Enat Bank (እናት ባንክ) is a private commercial bank in Ethiopia. Founded in 2008 by nine female business promotors, the bank envisaged to maximize and promote female capability in economic inclusion. The bank is composed of 7,000 shareholders who have interest for investing the bank and most of 60% composed of female.

==Background==
Enat Bank was founded on 28 September 2008 by 9 group of female business promotors, with vision to maximize women economic capabilities and to be inclusive bank. It consists of 11-person board of directors comprising 6 women and 5 men with different backgrounds. In the bank, there are more than 20,000 shareholders who have interest investing the bank and most of 60% composed of female. In September 2011, Enat Bank registered a capital of half a billion birr. The bank then submitted an application on in the banking industry.

The bank provides customer and commercial banking services coupled with non-financial services such as capacity building workshops and financial literacy programs for women. Enat ranked the second largest private bank in Ethiopia in terms of expansion of branch.

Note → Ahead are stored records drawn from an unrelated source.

This is an optimization exercise on Yosys and OpenROAD, whose aim is small area, not a production implementation. In this exercise RTL edits were held to simulation tests only and were not proved equivalent to the original.

==> v3: inputs <==
==> flow/design.v <==
package bdc_pkg;
    localparam int DATA_WIDTH_DEF = 24;
    localparam int WIDTH_DEF      = 1920;
    localparam int HEIGHT_DEF     = 1080;
    localparam int DROP_CNT_W     = 16;
    localparam int TLAST_BIT = 0;
    localparam int TUSER_BIT = 1;
    typedef enum logic [1:0] {
        ST_WAIT_VSYNC,
        ST_ARMED,
        ST_ACTIVE,
        ST_DROP
    } vin_state_e;
endpackage
module vin_rd_aoi3 (
    input  logic [2:0] i_sel,
    input  logic [2:0] i_dat,
    output logic       o_n
);
    assign o_n = ~|(i_sel & i_dat);
endmodule
module vin_rd_or22 (
    input  logic [21:0] i_n,
    output logic        o_y
);
    assign o_y = ~&i_n;
endmodule
module video_in_to_axis #(
    parameter int WIDTH      = bdc_pkg::WIDTH_DEF,
    parameter int HEIGHT     = bdc_pkg::HEIGHT_DEF,
    parameter int DATA_WIDTH = bdc_pkg::DATA_WIDTH_DEF,
    parameter int FIFO_DEPTH = 64,
    parameter bit VSYNC_POL  = 1'b1
)(
    input  logic                          clk,
    input  logic                          rst_n,
    input  logic [DATA_WIDTH-1:0]         vid_data,
    input  logic                          vid_de,
    input  logic                          vid_vsync,
    output logic [DATA_WIDTH-1:0]         m_axis_tdata,
    output logic                          m_axis_tvalid,
    output logic                          m_axis_tlast,
    output logic                          m_axis_tuser,
    input  logic                          m_axis_tready,
    input  logic                          ovf_clr,
    output logic                          overflow,
    output logic [bdc_pkg::DROP_CNT_W-1:0]         drop_cnt,
    output logic [$clog2(FIFO_DEPTH):0]   fifo_level,
    output logic [15:0]                   meas_width,
    output logic [15:0]                   meas_height,
    output logic                          meas_valid
);
    localparam int AW = $clog2(FIFO_DEPTH);
    localparam int EW = DATA_WIDTH + 1;
    localparam int XW = $clog2(WIDTH);
    localparam int YW = $clog2(HEIGHT + 1);
    localparam logic [XW-1:0] X_LAST = XW'(WIDTH - 1);
    localparam logic [YW-1:0] Y_LAST = YW'(HEIGHT - 1);
    logic [DATA_WIDTH-1:0] r_data;
    logic                  r_de;
    logic                  r_vs;
    logic                  r_vs_d;
    logic                  w_vs_edge;
    always_ff @(posedge clk) r_data <= vid_data;
    always_ff @(posedge clk or negedge rst_n) begin
        if (!rst_n) begin
            r_de   <= 1'b0;
            r_vs   <= 1'b0;
            r_vs_d <= 1'b0;
        end else begin
            r_de   <= vid_de;
            r_vs   <= VSYNC_POL ? vid_vsync : ~vid_vsync;
            r_vs_d <= r_vs;
        end
    end
    assign w_vs_edge = r_vs & ~r_vs_d;
    logic                  r_armed;
    logic                  r_active;
    logic [XW-1:0]         r_x;
    logic [YW-1:0]         r_y;
    logic                  r_wr;
    logic [DATA_WIDTH-1:0] r_wr_data;
    logic                  r_wr_user;
    logic                  r_wr_last;
    logic                  r_ovf;
    logic [15:0]           r_drop;
    logic [AW:0]           r_level;
    logic                  w_full;
    logic                  w_empty;
    logic                  w_rd;
    logic                  w_push;
    logic                  w_wr_lost;
    logic                  w_line_end;
    logic                  w_frame_end;
    logic                  w_req;
    assign w_full      = r_level[AW];
    assign w_empty     = (r_level == '0);
    assign w_rd        = ~w_empty & m_axis_tready;
    assign w_wr_lost   = r_wr & w_full & ~m_axis_tready;
    assign w_push      = r_wr & ~w_wr_lost;
    assign w_line_end  = (r_x == X_LAST);
    assign w_frame_end = w_line_end & (r_y == Y_LAST);
    assign w_req       = ~w_vs_edge & ~w_wr_lost & r_de & (r_armed | r_active);
    always_ff @(posedge clk) begin
        r_wr_data <= r_data;
        r_wr_user <= r_armed;
        r_wr_last <= w_line_end;
    end
    always_ff @(posedge clk) begin
        if (w_vs_edge) begin
            r_x <= '0;
            r_y <= '0;
        end else if (w_req) begin
            if (w_line_end) begin
                r_x <= '0;
                r_y <= r_y + 1'b1;
            end else begin
                r_x <= r_x + 1'b1;
            end
        end
    end
    always_ff @(posedge clk or negedge rst_n) begin
        if (!rst_n) begin
            r_armed  <= 1'b0;
            r_active <= 1'b0;
            r_wr     <= 1'b0;
            r_ovf    <= 1'b0;
            r_drop   <= '0;
        end else begin
            r_wr <= w_req;
            if (ovf_clr)   r_ovf <= 1'b0;
            if (w_wr_lost) r_ovf <= 1'b1;
            if (w_wr_lost || (w_vs_edge && r_active))
                if (~&r_drop) r_drop <= r_drop + 1'b1;
            if (w_vs_edge) begin
                r_armed  <= 1'b1;
                r_active <= 1'b0;
            end else if (w_wr_lost) begin
                r_armed  <= 1'b0;
                r_active <= 1'b0;
            end else if (w_req) begin
                r_armed  <= 1'b0;
                r_active <= ~w_frame_end;
            end
        end
    end
    logic [EW-1:0]         r_mem [FIFO_DEPTH];
    logic [AW-1:0]         r_last_dist;
    logic                  r_last_vld;
    always_ff @(posedge clk) begin
        if (w_push) begin
            r_mem[0] <= {r_wr_user, r_wr_data};
            for (int i = 1; i < FIFO_DEPTH; i++) r_mem[i] <= r_mem[i-1];
        end
    end
    always_ff @(posedge clk) begin
        if (w_push && r_wr_last) r_last_dist <= AW'(r_level - {{AW{1'b0}}, w_rd});
        else if (w_rd)           r_last_dist <= r_last_dist - 1'b1;
    end
    always_ff @(posedge clk or negedge rst_n) begin
        if (!rst_n) begin
            r_level    <= '0;
            r_last_vld <= 1'b0;
        end else begin
            case ({w_push, w_rd})
                2'b10:   r_level <= r_level + 1'b1;
                2'b01:   r_level <= r_level - 1'b1;
                default: r_level <= r_level;
            endcase
            if (w_push && r_wr_last)
                r_last_vld <= 1'b1;
            else if (w_rd && r_last_dist == '0)
                r_last_vld <= 1'b0;
        end
    end
    logic [FIFO_DEPTH-1:0] w_sel;
    logic [EW-1:0]         w_head;
    always_comb
        for (int i = 0; i < FIFO_DEPTH; i++) w_sel[i] = (r_level == (AW+1)'(i + 1));
    for (genvar b = 0; b < EW; b++) begin : g_rd
        logic [21:0] w_t;
        for (genvar k = 0; k < 21; k++) begin : g_aoi
            vin_rd_aoi3 u_aoi (
                .i_sel (w_sel[3*k +: 3]),
                .i_dat ({r_mem[3*k+2][b], r_mem[3*k+1][b], r_mem[3*k][b]}),
                .o_n   (w_t[k])
            );
        end
        assign w_t[21] = ~(w_sel[63] & r_mem[63][b]);
        vin_rd_or22 u_or (.i_n(w_t), .o_y(w_head[b]));
    end
    assign m_axis_tvalid = ~w_empty;
    assign m_axis_tdata  = w_head[DATA_WIDTH-1:0];
    assign m_axis_tuser  = w_head[DATA_WIDTH];
    assign m_axis_tlast  = r_last_vld & (r_last_dist == '0);
    assign fifo_level    = r_level;
    assign overflow      = r_ovf;
    assign drop_cnt      = r_drop;
    logic        r_de_d;
    logic [15:0] r_mw_cnt;
    logic [15:0] r_mh_cnt;
    logic [15:0] r_mw;
    logic [15:0] r_mh;
    logic        r_first_done;
    logic        r_seen_vs;
    logic        r_mv;
    always_ff @(posedge clk) begin
        r_de_d <= r_de;
        if (w_vs_edge) begin
            r_mw_cnt     <= '0;
            r_mh_cnt     <= '0;
            r_first_done <= 1'b0;
        end else begin
            if (r_de && !r_first_done) r_mw_cnt <= r_mw_cnt + 1'b1;
            if (r_de_d && !r_de) begin
                r_mh_cnt     <= r_mh_cnt + 1'b1;
                r_first_done <= 1'b1;
            end
        end
    end
    always_ff @(posedge clk or negedge rst_n) begin
        if (!rst_n) begin
            r_mw      <= '0;
            r_mh      <= '0;
            r_seen_vs <= 1'b0;
            r_mv      <= 1'b0;
        end else if (w_vs_edge) begin
            if (r_seen_vs) begin
                r_mw <= r_mw_cnt;
                r_mh <= r_mh_cnt;
                r_mv <= 1'b1;
            end
            r_seen_vs <= 1'b1;
        end
    end
    assign meas_width  = r_mw;
    assign meas_height = r_mh;
    assign meas_valid  = r_mv;
endmodule
==> flow/run.sh <==
#!/bin/bash
# synth_recipe.tcl (not shown) runs the flow's synth.tcl, then flattens the netlist and writes it again
# the make line also repeats each setting of config.mk as NAME=value (left out here)
make -C /OpenROAD-flow-scripts/flow DESIGN_CONFIG=/design/flow/config.mk WORK_HOME=/design/flow/orfs CLKGATE_MAP_FILE= SYNTH_SCRIPT=/design/flow/synth_recipe.tcl finish
==> flow/config.mk <==
export PLATFORM = sky130hd
export DESIGN_NAME = video_in_to_axis
export DESIGN_NICKNAME = video_in_to_axis
export VERILOG_FILES = /design/flow/design.v
export SDC_FILE = /design/flow/constraint.sdc
export NUM_CORES = 4
export LEC_CHECK = 0
export CAP_MARGIN = 20
export CORE_MARGIN = 2
export CORE_UTILIZATION = 40
export PLACE_DENSITY = 0.6
export SLEW_MARGIN = 20
export SYNTH_HIERARCHICAL = 1
==> flow/constraint.sdc <==
create_clock -name core_clock -period 6.0 [get_ports {clk}]
set_input_delay 1.2000 -clock core_clock [delete_from_list [all_inputs] [get_ports {clk}]]
set_output_delay 1.2000 -clock core_clock [all_outputs]
set_load 0.01 [all_outputs]
==> v9: changes against v3 <==
--- a/flow/design.v
+++ b/flow/design.v
@@ -14,15 +14,2 @@
 endpackage
-module vin_rd_aoi3 (
-    input  logic [2:0] i_sel,
-    input  logic [2:0] i_dat,
-    output logic       o_n
-);
-    assign o_n = ~|(i_sel & i_dat);
-endmodule
-module vin_rd_or22 (
-    input  logic [21:0] i_n,
-    output logic        o_y
-);
-    assign o_y = ~&i_n;
-endmodule
 module video_in_to_axis #(
@@ -175,17 +162,7 @@
     end
-    logic [FIFO_DEPTH-1:0] w_sel;
-    logic [EW-1:0]         w_head;
-    always_comb
-        for (int i = 0; i < FIFO_DEPTH; i++) w_sel[i] = (r_level == (AW+1)'(i + 1));
-    for (genvar b = 0; b < EW; b++) begin : g_rd
-        logic [21:0] w_t;
-        for (genvar k = 0; k < 21; k++) begin : g_aoi
-            vin_rd_aoi3 u_aoi (
-                .i_sel (w_sel[3*k +: 3]),
-                .i_dat ({r_mem[3*k+2][b], r_mem[3*k+1][b], r_mem[3*k][b]}),
-                .o_n   (w_t[k])
-            );
-        end
-        assign w_t[21] = ~(w_sel[63] & r_mem[63][b]);
-        vin_rd_or22 u_or (.i_n(w_t), .o_y(w_head[b]));
+    logic [EW-1:0] w_head;
+    always_comb begin
+        w_head = '0;
+        for (int i = 0; i < FIFO_DEPTH; i++)
+            w_head = w_head | ({EW{r_level == (AW+1)'(i + 1)}} & r_mem[i]);
     end
SYNTH_HIERARCHICAL = default   (was 1)
==> impl_metrics.env <==
export IMPL_synthToLayoutAreaGrowth_pct=17.90
export IMPL_powerComb_uw=4950
export IMPL_met2_usage_pct=30.74
export IMPL_multiInputGateArea_mm2=0.01007
export IMPL_combPwrFrac_pct=15.7
export IMPL_synth_simple_area_share_pct=4.523
export IMPL_multi_input_area_share_pct=13.82
export IMPL_cp_top_family="simple AND/OR/NAND/NOR gates"
export IMPL_inverters_excl_clock=18
export IMPL_status="complete, no violations"
export IMPL_p_leak_uw=0.02204
export IMPL_worstMarginPinSlew_ns=1.186
export IMPL_synth_xor_area_share_pct=0.7798
the above is filed under v3

==> impl_metrics.env <==
export IMPL_status="failed layout checks"
export IMPL_so_violations="negative setup slack"
export IMPL_synth_simple_area_share_pct=5.779
export IMPL_combPwrFrac_pct=24.0
export IMPL_cp_top_family="buffers and inverters"
export IMPL_setup_viol=6
export IMPL_synthToLayoutAreaGrowth_pct=18.56
export IMPL_inverters_excl_clock=17
export IMPL_finalWorstSetupSlack_ns=-0.07720
export IMPL_worst_path_max_delay_cell="dfrtp_4"
export IMPL_multiInputGateArea_mm2=0.01286
the above is filed under v9

what the ideal ports hide:
How much do the figures lean on ideal ports? The routed layouts below were timed once more, with nothing changed but the port constraints.
Step 1: set_driving_cell puts a clkbuf_16 on clk and a buf_2 on each other input, an assumption about the parent block.
Step 2, shift: input delay + t, output delay - t, t = (earliest + latest rising clock arrival at the registers) / 2. This alone moves slack from input paths to output paths.
Slacks: ideal ports / drivers / drivers and shift; pairs: ideal ports / drivers.
run | t, ns | slack for setup (ns) | worst hold slack (ns) | worst data-port slew with drivers (ns)
v3 | 0.878 | 0.150 / 0.071 / 0.949 | 0.270 / 0.214 / 0.324 | 0.07
v9 | 0.920 | -0.077 / -0.167 / 0.753 | 0.325 / 0.325 / 0.325 | 0.05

On 5 March 2013, the bank officially commenced its operation with banking industry incorporated to create a difference in the market by increasing women economic skills. Enat shares 2% of the private commercial bank deposit market and envisaged to develop its capital by 2030. In 2014/2015 fiscal year, the bank recorded 84% increase of profit after tax to 53.1 million birr in second year in business. As of 30 June 2015, the bank increased seven new branches, bringing the total to 14. An expansion helped the bank to mobilize its deposit of 1.7 billion birr, a 56% raise from 2013/2014 report.